Marlboro will pay Trenton to take affordable housing

MARLBORO – To help satisfy the township’s state Council on Affordable Housing (COAH) obligation without building additional homes in Marlboro, the Township Council last week approved a resolution authorizing an addendum to a regional contribution agreement (RCA) between Marlboro and Trenton.

The council took the action during a special meeting held June 12.

The RCA will allow officials to transfer the responsibility for building a certain number of affordable homes in Marlboro to Trenton.

Township Attorney Ronald Gordon explained that the resolution would finalize the terms of the agreement which was originally entered into in July 2004.

Gordon said the original agreement provided the cost of transferring 332 affordable housing units to Trenton, but was then negotiated down to 252 units. He said Marlboro Mayor Jonathan Hornik and Trenton Mayor Douglas Palmer negotiated back to a transfer of 332 units.

The council unanimously approved a resolution to transfer the money for the 332 units. The funds are in Marlboro’s affordable housing trust fund and have been earmarked for the deal with Trenton.

The affordable housing trust fund includes money that has been paid by developers who built projects in Marlboro, but did not provide affordable housing in their projects. They pay into the trust fund in lieu of building the affordable units.

Gordon said COAH administrators reviewed the agreement between Marlboro and Trenton and had some comments about the amount of money to be paid per unit, which had been increased by the state agency to $25,000 per unit.

Council President Jeff Cantor said the amount to be paid to Trenton by Marlboro will now be $8.3 million ($25,000 x 332 units) instead of the initial $6.6 million ($20,000 x 332 units).

The agreement was approved by Trenton’s governing body on June 11, Gordon said.

Trenton officials may used the money to rehabilitate substandard housing in the city or to construct new affordable housing. Affordable housing is defined by COAH as housing that is sold or rented at below market rates to people who have an income that meets regional guidelines established by COAH.

The RCA is the most cost-effective and least intrusive method for Marlboro to satisfy its affordable housing obligation, Hornik said. This RCA was included in Marlboro’s third round COAH plan. Hornik said the current estimate on the number of affordable housing units Marlboro is obligated to fill is about 1,600, although he noted that the 332 units that have now been transferred to Trenton will be deducted from that number.

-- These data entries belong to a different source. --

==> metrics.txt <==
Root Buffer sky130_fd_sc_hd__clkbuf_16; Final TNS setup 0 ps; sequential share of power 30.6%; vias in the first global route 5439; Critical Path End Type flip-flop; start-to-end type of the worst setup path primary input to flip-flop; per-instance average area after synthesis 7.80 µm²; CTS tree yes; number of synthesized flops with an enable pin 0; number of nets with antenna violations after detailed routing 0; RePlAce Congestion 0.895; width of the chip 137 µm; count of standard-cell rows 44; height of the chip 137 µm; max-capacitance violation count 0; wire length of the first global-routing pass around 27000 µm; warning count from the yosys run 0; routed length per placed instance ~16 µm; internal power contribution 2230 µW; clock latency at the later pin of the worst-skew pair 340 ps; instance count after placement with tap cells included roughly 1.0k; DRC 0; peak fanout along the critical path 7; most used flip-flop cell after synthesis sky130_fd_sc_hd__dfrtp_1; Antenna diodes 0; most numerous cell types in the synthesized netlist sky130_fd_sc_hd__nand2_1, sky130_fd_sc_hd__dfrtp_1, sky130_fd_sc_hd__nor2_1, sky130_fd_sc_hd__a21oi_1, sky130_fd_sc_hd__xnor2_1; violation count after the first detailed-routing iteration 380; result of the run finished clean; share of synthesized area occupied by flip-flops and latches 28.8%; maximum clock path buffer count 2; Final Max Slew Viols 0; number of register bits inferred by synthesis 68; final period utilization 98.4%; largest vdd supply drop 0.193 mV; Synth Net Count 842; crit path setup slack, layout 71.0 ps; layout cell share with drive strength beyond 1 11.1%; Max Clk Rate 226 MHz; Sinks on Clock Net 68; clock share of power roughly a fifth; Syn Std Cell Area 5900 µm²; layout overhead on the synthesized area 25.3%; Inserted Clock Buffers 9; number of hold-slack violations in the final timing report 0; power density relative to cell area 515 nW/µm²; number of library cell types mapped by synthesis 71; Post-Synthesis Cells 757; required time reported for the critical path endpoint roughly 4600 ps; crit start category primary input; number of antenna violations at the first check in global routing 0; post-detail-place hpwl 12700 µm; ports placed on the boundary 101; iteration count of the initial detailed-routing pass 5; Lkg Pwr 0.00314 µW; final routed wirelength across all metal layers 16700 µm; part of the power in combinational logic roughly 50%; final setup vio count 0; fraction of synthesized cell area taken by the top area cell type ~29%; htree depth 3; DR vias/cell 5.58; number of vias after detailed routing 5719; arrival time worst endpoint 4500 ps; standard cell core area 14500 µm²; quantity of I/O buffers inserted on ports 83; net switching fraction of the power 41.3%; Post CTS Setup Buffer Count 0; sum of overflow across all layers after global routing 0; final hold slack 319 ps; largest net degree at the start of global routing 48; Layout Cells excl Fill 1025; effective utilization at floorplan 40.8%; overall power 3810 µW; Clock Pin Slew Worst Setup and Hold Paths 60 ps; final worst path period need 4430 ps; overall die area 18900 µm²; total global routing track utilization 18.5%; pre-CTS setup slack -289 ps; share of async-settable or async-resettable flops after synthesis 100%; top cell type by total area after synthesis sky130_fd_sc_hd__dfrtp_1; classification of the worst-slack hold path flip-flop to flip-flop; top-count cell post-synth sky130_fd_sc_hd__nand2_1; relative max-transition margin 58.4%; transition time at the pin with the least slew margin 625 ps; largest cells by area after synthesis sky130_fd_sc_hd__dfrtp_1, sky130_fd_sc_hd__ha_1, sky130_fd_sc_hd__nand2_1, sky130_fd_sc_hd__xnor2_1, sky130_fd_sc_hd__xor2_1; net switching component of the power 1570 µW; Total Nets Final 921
==> src/rtl/fifo_burst_pkg.sv <==
`default_nettype none
// ============================================================================
// Module      : fifo_burst_pkg
// Description : Shared types and constants for the FIFO burst reader.
//               rd_state_t  - burst reader FSM state encoding
//               BUF_DEPTH   - depth of the read-side skid buffer
//               CNT_WIDTH   - width of the skid buffer occupancy count
// Revision    : 1.0 - initial release
// ============================================================================
package fifo_burst_pkg;

    localparam int BUF_DEPTH = 2;
    localparam int CNT_WIDTH = $clog2(BUF_DEPTH + 1);

    typedef enum logic [1:0] {
        IDLE  = 2'd0,
        READ  = 2'd1,
        DRAIN = 2'd2,
        DONE  = 2'd3
    } rd_state_t;

endpackage : fifo_burst_pkg
`default_nettype wire

==> src/rtl/fifo_rd_skid.sv <==
`default_nettype none
// ============================================================================
// Module      : fifo_rd_skid
// Description : BUF_DEPTH-entry first-in first-out holding buffer that absorbs
//               the FIFO read latency in front of a stalling stream.
//   clk          in   clock, rising edge
//   rst          in   synchronous active-high reset
//   i_push       in   write i_push_data at the tail
//   i_push_data  in   data to write
//   i_pop        in   remove the head entry
//   o_head_data  out  oldest buffered word
//   o_count      out  number of buffered words
// Revision    : 1.0 - initial release
// ============================================================================
module fifo_rd_skid
    import fifo_burst_pkg::*;
#(
    parameter int DATA_WIDTH = 8
) (
    input  logic                  clk,
    input  logic                  rst,
    input  logic                  i_push,
    input  logic [DATA_WIDTH-1:0] i_push_data,
    input  logic                  i_pop,
    output logic [DATA_WIDTH-1:0] o_head_data,
    output logic [CNT_WIDTH-1:0]  o_count
);

    localparam int PTR_WIDTH = (BUF_DEPTH > 1) ? $clog2(BUF_DEPTH) : 1;

    logic [DATA_WIDTH-1:0] r_mem [BUF_DEPTH];
    logic [PTR_WIDTH-1:0]  r_wr_ptr;
    logic [PTR_WIDTH-1:0]  r_rd_ptr;
    logic [CNT_WIDTH-1:0]  r_count;
    logic                  w_pop;
    logic                  w_push;

    // A pop on an empty buffer is meaningless; a push into a full buffer is
    // only legal when the head leaves in the same cycle (its slot is reused).
    assign w_pop  = i_pop && (r_count != '0);
    assign w_push = i_push && ((r_count != CNT_WIDTH'(BUF_DEPTH)) || w_pop);

    always_ff @(posedge clk) begin
        if (rst) begin
            for (int i = 0; i < BUF_DEPTH; i++) begin
                r_mem[i] <= '0;
            end
            r_wr_ptr <= '0;
            r_rd_ptr <= '0;
            r_count  <= '0;
        end else begin
            if (w_push) begin
                r_mem[r_wr_ptr] <= i_push_data;
                r_wr_ptr        <= (r_wr_ptr == PTR_WIDTH'(BUF_DEPTH - 1)) ? '0 : r_wr_ptr + PTR_WIDTH'(1);
            end
            if (w_pop) begin
                r_rd_ptr <= (r_rd_ptr == PTR_WIDTH'(BUF_DEPTH - 1)) ? '0 : r_rd_ptr + PTR_WIDTH'(1);
            end
            case ({w_push, w_pop})
                2'b10:   r_count <= r_count + CNT_WIDTH'(1);
                2'b01:   r_count <= r_count - CNT_WIDTH'(1);
                default: r_count <= r_count;
            endcase
        end
    end

    assign o_head_data = r_mem[r_rd_ptr];
    assign o_count     = r_count;

endmodule : fifo_rd_skid
`default_nettype wire

==> src/rtl/fifo_burst_reader.sv <==
`default_nettype none
// ============================================================================
// Module      : fifo_burst_reader
// Description : Drains exactly i_Len words from a synchronous FIFO read port
//               (one-cycle read latency) onto a valid/ready stream with a
//               last-word marker, pulsing o_Done once the burst is accepted.
//   i_Clk              in   clock, rising edge
//   i_Reset            in   synchronous active-high reset
//   i_Start            in   burst request, sampled only in IDLE
//   i_Len              in   burst length, captured with i_Start
//   o_Busy             out  high whenever not IDLE
//   o_Done             out  one-cycle pulse after the final word is accepted
//   i_Fifo_Empty       in   FIFO empty flag
//   i_Fifo_Rd_Data     in   FIFO read data
//   i_Fifo_Data_Valid  in   FIFO read data valid (one cycle after a strobe)
//   o_Fifo_Rd_En       out  FIFO read strobe
//   o_Data             out  stream data (buffer head)
//   o_Valid            out  stream valid
//   i_Ready            in   stream ready
//   o_Last             out  marks the final word of the burst
// Revision    : 1.0 - initial release
// ============================================================================
module fifo_burst_reader
    import fifo_burst_pkg::*;
#(
    parameter int DATA_WIDTH = 8,
    parameter int LEN_WIDTH  = 8
) (
    input  logic                  i_Clk,
    input  logic                  i_Reset,
    input  logic                  i_Start,
    input  logic [LEN_WIDTH-1:0]  i_Len,
    output logic                  o_Busy,
    output logic                  o_Done,
    input  logic                  i_Fifo_Empty,
    input  logic [DATA_WIDTH-1:0] i_Fifo_Rd_Data,
    input  logic                  i_Fifo_Data_Valid,
    output logic                  o_Fifo_Rd_En,
    output logic [DATA_WIDTH-1:0] o_Data,
    output logic                  o_Valid,
    input  logic                  i_Ready,
    output logic                  o_Last
);

    localparam int SUM_WIDTH = CNT_WIDTH + 1;

    rd_state_t             r_state;
    rd_state_t             w_state_next;
    logic [LEN_WIDTH-1:0]  r_len;
    logic [LEN_WIDTH-1:0]  r_issued;
    logic [LEN_WIDTH-1:0]  r_accepted;
    logic                  r_inflight;
    logic                  r_busy;
    logic                  r_done;

    logic [CNT_WIDTH-1:0]  w_count;
    logic [SUM_WIDTH-1:0]  w_credit_sum;
    logic                  w_credit_ok;
    logic                  w_pop;
    logic                  w_push;
    logic                  w_at_last;
    logic                  w_final_pop;
    logic                  w_rd_en;
    logic                  w_start;

    // ------------------------------------------------------------------------
    // Skid buffer: only data that answers one of our own strobes is accepted,
    // so stray valids (e.g. after a reset mid-burst) are dropped.
    // ------------------------------------------------------------------------
    assign w_push = i_Fifo_Data_Valid && r_inflight;

    fifo_rd_skid #(
        .DATA_WIDTH (DATA_WIDTH)
    ) u_skid (
        .clk         (i_Clk),
        .rst         (i_Reset),
        .i_push      (w_push),
        .i_push_data (i_Fifo_Rd_Data),
        .i_pop       (w_pop),
        .o_head_data (o_Data),
        .o_count     (w_count)
    );

    assign o_Valid     = (w_count != '0);
    assign w_pop       = o_Valid && i_Ready;
    assign w_at_last   = (r_accepted == (r_len - LEN_WIDTH'(1)));
    assign o_Last      = o_Valid && w_at_last;
    assign w_final_pop = w_pop && w_at_last;
    assign w_start     = (r_state == IDLE) && i_Start;

    // Words buffered plus the one possibly in flight, less the one leaving
    // this cycle, must leave room for the word a new strobe would bring back.
    assign w_credit_sum = SUM_WIDTH'(w_count) + SUM_WIDTH'(r_inflight) - SUM_WIDTH'(w_pop);
    assign w_credit_ok  = (w_credit_sum < SUM_WIDTH'(BUF_DEPTH));

    // ------------------------------------------------------------------------
    // Next-state and read strobe
    // ------------------------------------------------------------------------
    always_comb begin
        w_state_next = r_state;
        w_rd_en      = 1'b0;
        case (r_state)
            IDLE: begin
                if (i_Start) begin
                    w_state_next = (i_Len == '0) ? DONE : READ;
                end
            end
            READ: begin
                w_rd_en = !i_Fifo_Empty && (r_issued < r_len) && w_credit_ok;
                if (w_final_pop) begin
                    w_state_next = DONE;
                end else if (w_rd_en && ((r_issued + LEN_WIDTH'(1)) == r_len)) begin
                    w_state_next = DRAIN;
                end
            end
            DRAIN: begin
                if (w_final_pop) begin
                    w_state_next = DONE;
                end
            end
            DONE: begin
                w_state_next = IDLE;
            end
            default: begin
                w_state_next = IDLE;
            end
        endcase
    end

    assign o_Fifo_Rd_En = w_rd_en;

    // ------------------------------------------------------------------------
    // State, counters and registered status outputs
    // ------------------------------------------------------------------------
    always_ff @(posedge i_Clk) begin
        if (i_Reset) begin
            r_state    <= IDLE;
            r_len      <= '0;
            r_issued   <= '0;
            r_accepted <= '0;
            r_inflight <= 1'b0;
            r_busy     <= 1'b0;
            r_done     <= 1'b0;
        end else begin
            r_state    <= w_state_next;
            r_inflight <= w_rd_en;
            r_busy     <= (w_state_next != IDLE);
            r_done     <= (w_state_next == DONE);
            if (w_start) begin
                r_len      <= i_Len;
                r_issued   <= '0;
                r_accepted <= '0;
            end else begin
                if (w_rd_en) begin
                    r_issued <= r_issued + LEN_WIDTH'(1);
                end
                if (w_pop) begin
                    r_accepted <= r_accepted + LEN_WIDTH'(1);
                end
            end
        end
    end

    assign o_Busy = r_busy;
    assign o_Done = r_done;

endmodule : fifo_burst_reader
`default_nettype wire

Cantor credited Hornik for working diligently on the agreement with Palmer as legislation that will eliminate RCAs is pending in the state Legislature.

State Assemblyman Joseph Roberts (D-Camden) has sponsored a bill (A-500) that would eliminate RCAs. The bill was released from committee on June 12 and is expected to come up for a vote before the full Assembly in the near future.

Regarding the pending legislation, Hornik said, “For a town like Marlboro which has a large obligation of affordable housing units, I believe the pending bills that eliminate RCAs are difficult legislation for us to support, however, we are doing what we need to do now.”

Hornik said Marlboro’s agreement with Trenton is legal because the pending legislation which would eliminate RCAs has not been signed into law.

“It’s a good step toward satisfying our obligation, but it is just a step,” Hornik said.